Your answer should be the lines below from the one holding "1.922 / 2.085 |" through the one holding "-- re-timing with", copied exactly and with nothing else.

───── Recorded information

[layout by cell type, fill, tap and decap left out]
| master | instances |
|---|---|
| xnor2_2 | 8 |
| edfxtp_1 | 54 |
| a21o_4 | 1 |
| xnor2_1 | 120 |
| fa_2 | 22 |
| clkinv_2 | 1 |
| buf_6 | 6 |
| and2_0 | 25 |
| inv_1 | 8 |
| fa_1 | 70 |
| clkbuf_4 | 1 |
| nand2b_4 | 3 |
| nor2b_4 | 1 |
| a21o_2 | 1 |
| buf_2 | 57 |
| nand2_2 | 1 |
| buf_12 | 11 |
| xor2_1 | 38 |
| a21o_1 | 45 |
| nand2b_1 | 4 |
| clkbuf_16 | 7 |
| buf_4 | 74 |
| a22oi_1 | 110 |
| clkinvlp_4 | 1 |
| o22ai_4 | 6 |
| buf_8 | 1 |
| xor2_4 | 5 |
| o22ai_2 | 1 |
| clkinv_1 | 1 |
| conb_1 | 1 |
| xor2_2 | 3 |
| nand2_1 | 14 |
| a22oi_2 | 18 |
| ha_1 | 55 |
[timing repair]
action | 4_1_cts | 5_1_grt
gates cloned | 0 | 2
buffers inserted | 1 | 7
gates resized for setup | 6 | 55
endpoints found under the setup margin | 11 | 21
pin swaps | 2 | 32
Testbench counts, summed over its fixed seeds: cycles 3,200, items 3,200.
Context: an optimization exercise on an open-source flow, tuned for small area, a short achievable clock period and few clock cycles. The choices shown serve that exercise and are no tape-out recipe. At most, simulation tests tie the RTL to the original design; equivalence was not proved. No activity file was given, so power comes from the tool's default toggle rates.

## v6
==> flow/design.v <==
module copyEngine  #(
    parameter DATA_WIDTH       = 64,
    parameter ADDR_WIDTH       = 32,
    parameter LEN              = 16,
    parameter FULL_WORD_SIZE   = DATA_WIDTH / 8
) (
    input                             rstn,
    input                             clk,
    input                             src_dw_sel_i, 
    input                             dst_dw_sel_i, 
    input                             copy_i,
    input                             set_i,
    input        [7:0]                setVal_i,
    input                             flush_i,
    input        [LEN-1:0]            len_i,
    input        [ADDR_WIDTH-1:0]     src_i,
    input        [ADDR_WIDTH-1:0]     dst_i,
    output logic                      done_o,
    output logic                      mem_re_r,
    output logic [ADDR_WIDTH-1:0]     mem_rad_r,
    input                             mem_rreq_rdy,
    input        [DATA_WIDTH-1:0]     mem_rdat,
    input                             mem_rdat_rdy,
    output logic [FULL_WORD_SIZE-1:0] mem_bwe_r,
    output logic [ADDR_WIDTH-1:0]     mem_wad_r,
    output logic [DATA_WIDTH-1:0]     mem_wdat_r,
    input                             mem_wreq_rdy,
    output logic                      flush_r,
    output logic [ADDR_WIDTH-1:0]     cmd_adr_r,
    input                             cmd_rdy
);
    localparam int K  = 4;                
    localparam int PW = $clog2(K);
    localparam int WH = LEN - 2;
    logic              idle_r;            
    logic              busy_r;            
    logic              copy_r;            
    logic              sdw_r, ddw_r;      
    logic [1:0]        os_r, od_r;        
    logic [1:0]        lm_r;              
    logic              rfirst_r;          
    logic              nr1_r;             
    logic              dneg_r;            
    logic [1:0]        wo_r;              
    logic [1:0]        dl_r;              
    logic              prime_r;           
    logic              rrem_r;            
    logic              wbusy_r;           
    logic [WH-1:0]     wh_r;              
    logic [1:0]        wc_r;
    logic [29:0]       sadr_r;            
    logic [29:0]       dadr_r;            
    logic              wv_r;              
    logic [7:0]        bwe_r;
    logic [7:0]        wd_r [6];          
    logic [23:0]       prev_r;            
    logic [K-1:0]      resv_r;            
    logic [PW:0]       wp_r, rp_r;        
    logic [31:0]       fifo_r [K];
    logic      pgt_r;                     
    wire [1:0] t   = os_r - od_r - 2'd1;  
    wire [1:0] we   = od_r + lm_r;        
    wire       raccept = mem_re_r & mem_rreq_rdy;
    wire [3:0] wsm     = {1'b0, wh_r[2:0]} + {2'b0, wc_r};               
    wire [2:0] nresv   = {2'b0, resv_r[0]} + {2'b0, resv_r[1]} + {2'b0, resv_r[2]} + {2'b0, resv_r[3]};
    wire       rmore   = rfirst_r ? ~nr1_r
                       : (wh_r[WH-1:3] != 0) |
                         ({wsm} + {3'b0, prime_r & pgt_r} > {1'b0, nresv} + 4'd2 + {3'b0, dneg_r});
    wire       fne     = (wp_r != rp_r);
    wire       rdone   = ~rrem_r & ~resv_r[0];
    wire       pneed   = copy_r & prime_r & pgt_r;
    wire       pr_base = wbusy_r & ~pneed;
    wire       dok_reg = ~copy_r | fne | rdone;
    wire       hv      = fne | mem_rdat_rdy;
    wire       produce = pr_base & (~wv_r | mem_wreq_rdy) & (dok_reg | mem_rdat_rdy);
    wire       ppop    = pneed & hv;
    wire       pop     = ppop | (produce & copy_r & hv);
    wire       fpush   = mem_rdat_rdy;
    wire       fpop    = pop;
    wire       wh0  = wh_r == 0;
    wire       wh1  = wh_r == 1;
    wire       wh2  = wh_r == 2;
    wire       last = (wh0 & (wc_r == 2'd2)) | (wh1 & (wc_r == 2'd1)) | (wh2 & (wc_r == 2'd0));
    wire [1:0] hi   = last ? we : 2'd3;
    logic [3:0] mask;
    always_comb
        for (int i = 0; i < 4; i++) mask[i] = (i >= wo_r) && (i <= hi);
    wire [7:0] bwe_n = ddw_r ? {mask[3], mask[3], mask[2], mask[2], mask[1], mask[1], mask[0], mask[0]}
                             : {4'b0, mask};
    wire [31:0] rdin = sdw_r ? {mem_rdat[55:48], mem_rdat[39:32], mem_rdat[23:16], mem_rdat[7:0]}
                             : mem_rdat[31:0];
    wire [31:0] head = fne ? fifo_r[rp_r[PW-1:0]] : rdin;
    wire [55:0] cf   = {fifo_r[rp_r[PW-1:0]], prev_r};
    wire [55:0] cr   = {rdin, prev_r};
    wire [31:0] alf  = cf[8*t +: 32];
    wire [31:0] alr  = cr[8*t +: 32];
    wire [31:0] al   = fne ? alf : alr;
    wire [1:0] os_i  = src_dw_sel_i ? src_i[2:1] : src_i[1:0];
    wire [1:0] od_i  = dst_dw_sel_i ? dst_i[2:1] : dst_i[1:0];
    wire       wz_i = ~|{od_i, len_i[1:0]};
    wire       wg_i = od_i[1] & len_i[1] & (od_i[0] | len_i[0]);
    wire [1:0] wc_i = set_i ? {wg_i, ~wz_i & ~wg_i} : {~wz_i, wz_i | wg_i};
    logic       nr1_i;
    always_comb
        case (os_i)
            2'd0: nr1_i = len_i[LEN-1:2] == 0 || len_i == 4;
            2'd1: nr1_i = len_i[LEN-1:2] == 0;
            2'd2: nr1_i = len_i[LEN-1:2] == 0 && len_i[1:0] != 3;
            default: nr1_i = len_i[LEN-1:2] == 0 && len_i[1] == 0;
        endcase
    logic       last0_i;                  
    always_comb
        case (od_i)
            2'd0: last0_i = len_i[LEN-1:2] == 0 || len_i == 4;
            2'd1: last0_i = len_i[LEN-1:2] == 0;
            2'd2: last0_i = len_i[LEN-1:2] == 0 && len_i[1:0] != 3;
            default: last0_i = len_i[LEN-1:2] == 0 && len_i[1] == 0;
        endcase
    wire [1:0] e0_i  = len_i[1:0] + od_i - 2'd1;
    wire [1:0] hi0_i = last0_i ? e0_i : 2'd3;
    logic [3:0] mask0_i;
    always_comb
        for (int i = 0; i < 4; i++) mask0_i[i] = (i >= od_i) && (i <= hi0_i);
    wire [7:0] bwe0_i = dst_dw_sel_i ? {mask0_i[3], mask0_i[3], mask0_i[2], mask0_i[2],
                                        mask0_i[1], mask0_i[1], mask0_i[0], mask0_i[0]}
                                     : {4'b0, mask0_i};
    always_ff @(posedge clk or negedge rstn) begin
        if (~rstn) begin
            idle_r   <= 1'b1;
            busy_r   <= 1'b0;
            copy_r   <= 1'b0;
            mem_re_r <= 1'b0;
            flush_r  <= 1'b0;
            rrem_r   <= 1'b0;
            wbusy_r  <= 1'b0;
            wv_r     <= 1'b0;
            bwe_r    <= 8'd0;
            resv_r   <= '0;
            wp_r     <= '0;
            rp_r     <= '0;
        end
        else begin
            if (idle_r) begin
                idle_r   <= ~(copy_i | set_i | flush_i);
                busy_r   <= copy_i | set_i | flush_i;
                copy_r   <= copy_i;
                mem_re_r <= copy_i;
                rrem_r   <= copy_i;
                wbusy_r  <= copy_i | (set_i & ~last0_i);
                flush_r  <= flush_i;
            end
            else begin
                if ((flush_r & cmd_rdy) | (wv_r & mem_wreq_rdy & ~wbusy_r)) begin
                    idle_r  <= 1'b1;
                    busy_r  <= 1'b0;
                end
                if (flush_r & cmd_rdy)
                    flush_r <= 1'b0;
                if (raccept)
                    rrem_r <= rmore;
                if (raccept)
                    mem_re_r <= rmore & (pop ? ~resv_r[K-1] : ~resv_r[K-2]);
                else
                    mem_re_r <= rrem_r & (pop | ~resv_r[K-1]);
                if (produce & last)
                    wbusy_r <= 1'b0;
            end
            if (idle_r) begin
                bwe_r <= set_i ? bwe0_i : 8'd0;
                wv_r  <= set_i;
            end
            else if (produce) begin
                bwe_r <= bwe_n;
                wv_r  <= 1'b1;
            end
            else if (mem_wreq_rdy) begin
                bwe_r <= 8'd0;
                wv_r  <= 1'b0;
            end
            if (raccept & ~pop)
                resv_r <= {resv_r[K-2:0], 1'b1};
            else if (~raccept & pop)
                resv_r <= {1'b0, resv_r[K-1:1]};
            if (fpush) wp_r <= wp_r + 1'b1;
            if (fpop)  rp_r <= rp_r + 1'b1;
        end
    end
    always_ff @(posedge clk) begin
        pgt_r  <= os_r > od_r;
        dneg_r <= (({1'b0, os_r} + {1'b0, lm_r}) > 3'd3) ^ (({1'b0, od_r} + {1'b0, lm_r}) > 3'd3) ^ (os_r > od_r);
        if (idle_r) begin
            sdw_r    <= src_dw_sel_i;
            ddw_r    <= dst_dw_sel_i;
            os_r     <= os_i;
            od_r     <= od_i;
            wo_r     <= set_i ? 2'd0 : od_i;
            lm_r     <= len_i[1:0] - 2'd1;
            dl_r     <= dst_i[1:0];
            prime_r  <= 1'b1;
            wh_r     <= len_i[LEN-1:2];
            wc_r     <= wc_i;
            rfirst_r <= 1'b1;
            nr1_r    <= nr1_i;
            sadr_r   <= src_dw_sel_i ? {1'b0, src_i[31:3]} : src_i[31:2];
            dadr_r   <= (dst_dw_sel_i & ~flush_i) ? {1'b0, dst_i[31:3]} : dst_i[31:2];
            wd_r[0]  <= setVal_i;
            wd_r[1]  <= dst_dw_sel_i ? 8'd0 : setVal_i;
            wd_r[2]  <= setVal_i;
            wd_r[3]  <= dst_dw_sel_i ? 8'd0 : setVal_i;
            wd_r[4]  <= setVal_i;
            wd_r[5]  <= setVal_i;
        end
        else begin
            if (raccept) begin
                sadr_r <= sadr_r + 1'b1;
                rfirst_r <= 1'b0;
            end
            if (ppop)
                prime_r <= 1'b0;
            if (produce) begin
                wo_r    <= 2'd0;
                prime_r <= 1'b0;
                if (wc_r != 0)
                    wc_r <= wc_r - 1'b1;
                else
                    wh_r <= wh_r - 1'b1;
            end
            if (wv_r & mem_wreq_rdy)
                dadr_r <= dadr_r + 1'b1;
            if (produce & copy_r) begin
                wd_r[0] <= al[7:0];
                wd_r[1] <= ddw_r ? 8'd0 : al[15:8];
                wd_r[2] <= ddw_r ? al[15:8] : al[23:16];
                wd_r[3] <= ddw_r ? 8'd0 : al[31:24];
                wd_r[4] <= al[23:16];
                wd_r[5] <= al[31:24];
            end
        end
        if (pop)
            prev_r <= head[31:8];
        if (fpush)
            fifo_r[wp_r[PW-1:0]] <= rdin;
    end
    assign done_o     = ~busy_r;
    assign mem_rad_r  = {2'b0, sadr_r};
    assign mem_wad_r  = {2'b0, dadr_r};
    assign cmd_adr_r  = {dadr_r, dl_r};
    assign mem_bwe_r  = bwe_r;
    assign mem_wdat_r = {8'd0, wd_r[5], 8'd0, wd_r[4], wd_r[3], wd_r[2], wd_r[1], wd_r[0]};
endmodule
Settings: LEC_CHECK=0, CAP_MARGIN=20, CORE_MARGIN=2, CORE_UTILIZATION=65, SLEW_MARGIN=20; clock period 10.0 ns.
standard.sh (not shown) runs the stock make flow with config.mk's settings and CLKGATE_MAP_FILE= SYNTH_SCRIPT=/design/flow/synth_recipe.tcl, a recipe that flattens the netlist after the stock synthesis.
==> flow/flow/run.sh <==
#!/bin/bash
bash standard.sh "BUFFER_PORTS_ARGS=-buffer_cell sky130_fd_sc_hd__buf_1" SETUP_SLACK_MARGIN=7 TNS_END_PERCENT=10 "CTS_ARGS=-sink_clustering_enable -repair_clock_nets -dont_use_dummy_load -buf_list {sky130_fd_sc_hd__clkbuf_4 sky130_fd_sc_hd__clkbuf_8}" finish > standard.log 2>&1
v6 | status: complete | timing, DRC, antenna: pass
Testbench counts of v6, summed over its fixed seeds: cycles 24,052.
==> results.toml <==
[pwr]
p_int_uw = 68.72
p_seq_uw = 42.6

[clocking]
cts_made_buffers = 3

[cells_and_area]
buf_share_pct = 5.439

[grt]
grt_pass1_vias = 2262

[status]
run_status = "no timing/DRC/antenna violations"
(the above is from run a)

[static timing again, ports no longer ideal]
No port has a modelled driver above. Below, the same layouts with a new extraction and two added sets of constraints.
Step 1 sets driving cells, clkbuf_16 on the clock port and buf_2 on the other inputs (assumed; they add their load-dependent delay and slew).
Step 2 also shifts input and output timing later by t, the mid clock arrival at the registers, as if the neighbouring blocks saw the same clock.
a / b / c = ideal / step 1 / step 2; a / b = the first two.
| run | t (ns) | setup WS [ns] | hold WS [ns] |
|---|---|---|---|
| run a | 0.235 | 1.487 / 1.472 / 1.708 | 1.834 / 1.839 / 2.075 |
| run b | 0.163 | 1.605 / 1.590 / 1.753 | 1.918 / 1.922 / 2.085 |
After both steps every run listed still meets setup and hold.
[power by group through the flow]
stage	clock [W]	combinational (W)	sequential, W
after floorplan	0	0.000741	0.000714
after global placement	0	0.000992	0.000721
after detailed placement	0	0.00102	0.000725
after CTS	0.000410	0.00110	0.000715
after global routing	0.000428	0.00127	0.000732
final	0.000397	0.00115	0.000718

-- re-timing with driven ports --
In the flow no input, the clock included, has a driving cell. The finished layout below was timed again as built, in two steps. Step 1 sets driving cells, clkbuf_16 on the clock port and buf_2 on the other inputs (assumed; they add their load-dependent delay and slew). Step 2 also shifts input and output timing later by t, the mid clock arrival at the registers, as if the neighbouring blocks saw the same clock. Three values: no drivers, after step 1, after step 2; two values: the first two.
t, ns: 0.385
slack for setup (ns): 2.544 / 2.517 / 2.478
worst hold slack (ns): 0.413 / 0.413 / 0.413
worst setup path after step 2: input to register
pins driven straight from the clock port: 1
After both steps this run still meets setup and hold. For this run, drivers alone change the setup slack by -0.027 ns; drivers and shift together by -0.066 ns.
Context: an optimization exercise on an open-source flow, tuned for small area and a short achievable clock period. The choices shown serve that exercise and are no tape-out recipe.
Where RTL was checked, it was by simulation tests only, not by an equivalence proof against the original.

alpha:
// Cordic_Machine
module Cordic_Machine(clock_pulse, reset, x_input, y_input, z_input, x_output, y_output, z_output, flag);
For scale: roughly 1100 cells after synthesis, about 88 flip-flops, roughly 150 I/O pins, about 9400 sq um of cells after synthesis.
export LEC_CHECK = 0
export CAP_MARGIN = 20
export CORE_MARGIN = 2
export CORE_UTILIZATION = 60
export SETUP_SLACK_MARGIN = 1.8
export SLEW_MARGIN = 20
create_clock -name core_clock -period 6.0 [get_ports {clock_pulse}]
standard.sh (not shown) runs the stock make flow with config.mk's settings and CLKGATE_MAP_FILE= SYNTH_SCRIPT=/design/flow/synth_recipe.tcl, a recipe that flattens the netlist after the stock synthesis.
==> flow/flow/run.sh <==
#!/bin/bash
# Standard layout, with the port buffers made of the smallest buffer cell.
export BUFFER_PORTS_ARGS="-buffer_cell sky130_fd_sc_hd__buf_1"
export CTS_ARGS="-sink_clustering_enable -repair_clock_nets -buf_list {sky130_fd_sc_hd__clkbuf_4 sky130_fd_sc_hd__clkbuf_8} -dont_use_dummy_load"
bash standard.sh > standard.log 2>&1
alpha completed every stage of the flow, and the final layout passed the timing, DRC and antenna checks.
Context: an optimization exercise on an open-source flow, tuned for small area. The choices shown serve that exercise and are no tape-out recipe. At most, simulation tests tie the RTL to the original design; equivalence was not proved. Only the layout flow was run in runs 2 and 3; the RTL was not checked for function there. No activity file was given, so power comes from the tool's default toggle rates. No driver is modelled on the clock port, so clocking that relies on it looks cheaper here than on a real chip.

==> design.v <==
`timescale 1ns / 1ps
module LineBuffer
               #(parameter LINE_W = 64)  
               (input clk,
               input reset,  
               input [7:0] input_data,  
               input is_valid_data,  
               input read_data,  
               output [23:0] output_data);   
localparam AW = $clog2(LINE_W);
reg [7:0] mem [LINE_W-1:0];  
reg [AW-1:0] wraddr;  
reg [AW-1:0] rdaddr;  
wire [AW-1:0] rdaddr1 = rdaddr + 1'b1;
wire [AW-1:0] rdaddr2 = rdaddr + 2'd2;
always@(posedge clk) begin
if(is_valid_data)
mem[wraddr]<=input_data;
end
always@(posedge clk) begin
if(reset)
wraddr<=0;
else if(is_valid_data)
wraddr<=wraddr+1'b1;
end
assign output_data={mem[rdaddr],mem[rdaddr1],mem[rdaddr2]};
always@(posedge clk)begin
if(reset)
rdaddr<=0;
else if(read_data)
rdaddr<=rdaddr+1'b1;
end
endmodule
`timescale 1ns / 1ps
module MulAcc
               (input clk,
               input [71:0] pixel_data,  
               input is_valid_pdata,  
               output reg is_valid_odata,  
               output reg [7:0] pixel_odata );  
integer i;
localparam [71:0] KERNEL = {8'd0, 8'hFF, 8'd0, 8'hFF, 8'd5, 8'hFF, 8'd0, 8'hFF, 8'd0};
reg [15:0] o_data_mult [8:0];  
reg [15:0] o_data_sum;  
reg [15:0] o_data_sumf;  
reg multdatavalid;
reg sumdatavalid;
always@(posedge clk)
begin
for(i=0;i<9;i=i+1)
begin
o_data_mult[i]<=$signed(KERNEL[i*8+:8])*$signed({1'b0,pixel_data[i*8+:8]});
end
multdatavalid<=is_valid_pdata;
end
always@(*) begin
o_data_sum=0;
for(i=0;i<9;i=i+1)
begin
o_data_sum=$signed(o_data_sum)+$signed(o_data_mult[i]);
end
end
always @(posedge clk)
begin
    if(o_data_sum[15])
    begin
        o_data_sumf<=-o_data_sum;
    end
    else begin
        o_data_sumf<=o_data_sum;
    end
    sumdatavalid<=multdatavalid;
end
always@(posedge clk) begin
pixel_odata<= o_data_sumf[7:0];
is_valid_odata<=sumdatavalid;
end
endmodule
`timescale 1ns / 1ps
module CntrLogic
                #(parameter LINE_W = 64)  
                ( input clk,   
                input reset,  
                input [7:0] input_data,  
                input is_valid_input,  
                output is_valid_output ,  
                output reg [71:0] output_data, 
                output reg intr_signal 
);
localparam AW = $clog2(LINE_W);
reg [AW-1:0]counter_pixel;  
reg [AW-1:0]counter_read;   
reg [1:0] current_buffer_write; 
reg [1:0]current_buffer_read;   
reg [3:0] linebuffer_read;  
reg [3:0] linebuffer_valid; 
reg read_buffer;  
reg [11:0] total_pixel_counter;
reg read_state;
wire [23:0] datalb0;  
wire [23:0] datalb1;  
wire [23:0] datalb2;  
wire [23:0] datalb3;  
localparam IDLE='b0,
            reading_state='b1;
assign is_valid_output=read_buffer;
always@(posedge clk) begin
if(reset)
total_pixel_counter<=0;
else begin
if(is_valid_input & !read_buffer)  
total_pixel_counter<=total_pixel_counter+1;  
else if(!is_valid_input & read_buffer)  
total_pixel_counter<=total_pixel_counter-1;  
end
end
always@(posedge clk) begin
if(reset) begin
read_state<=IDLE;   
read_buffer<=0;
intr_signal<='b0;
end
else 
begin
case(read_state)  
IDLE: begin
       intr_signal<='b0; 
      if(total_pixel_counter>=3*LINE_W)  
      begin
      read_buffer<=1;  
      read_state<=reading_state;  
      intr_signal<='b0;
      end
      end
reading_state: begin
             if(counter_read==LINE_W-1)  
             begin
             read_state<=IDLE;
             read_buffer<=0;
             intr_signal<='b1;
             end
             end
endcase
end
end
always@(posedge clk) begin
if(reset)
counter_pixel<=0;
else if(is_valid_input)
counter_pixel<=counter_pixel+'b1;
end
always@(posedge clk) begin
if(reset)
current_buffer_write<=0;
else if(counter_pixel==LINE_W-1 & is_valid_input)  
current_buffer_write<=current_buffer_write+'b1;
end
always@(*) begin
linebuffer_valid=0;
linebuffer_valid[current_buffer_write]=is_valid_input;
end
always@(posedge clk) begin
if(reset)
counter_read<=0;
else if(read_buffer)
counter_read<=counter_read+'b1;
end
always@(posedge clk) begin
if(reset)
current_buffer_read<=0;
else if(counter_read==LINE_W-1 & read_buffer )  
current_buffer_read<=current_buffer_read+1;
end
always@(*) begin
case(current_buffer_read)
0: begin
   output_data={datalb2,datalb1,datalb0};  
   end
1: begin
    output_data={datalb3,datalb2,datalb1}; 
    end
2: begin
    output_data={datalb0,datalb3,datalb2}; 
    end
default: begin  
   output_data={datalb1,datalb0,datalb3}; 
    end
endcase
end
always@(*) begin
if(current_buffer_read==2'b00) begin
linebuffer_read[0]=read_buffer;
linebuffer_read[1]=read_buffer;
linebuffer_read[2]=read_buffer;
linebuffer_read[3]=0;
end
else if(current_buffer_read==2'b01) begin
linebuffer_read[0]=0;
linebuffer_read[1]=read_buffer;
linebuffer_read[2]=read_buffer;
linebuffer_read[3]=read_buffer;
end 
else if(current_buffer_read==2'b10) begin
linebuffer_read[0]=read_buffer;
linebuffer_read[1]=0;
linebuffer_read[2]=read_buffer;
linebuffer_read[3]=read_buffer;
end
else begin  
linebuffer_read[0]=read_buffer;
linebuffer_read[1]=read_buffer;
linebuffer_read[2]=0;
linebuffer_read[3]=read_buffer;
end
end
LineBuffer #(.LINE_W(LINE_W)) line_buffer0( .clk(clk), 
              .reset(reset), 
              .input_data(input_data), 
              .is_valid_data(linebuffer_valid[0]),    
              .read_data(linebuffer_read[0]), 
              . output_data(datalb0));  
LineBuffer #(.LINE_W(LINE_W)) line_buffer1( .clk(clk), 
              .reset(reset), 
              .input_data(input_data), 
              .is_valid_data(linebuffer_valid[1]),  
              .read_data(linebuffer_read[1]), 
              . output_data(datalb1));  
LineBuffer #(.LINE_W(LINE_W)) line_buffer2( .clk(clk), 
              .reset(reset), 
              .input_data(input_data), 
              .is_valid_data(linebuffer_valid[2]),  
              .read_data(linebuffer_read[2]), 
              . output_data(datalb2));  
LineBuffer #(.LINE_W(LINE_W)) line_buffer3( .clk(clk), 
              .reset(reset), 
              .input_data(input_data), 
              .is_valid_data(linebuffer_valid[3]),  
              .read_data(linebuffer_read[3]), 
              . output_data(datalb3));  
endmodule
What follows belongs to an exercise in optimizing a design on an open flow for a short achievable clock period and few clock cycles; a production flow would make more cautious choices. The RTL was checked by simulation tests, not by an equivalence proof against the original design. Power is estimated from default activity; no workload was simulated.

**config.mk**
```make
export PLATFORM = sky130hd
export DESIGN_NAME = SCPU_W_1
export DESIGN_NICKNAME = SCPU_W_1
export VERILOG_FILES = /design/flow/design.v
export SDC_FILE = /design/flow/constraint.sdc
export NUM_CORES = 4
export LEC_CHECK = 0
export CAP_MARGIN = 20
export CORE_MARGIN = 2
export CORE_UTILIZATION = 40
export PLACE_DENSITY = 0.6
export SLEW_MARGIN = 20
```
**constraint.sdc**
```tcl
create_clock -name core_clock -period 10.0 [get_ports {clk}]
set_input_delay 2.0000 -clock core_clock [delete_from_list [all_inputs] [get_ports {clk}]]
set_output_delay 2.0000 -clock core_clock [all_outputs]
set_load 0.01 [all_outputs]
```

──────────

§ Exercise answer:
| run b | 0.163 | 1.605 / 1.590 / 1.753 | 1.918 / 1.922 / 2.085 |
After both steps every run listed still meets setup and hold.
[power by group through the flow]
stage	clock [W]	combinational (W)	sequential, W
after floorplan	0	0.000741	0.000714
after global placement	0	0.000992	0.000721
after detailed placement	0	0.00102	0.000725
after CTS	0.000410	0.00110	0.000715
after global routing	0.000428	0.00127	0.000732
final	0.000397	0.00115	0.000718

-- re-timing with driven ports --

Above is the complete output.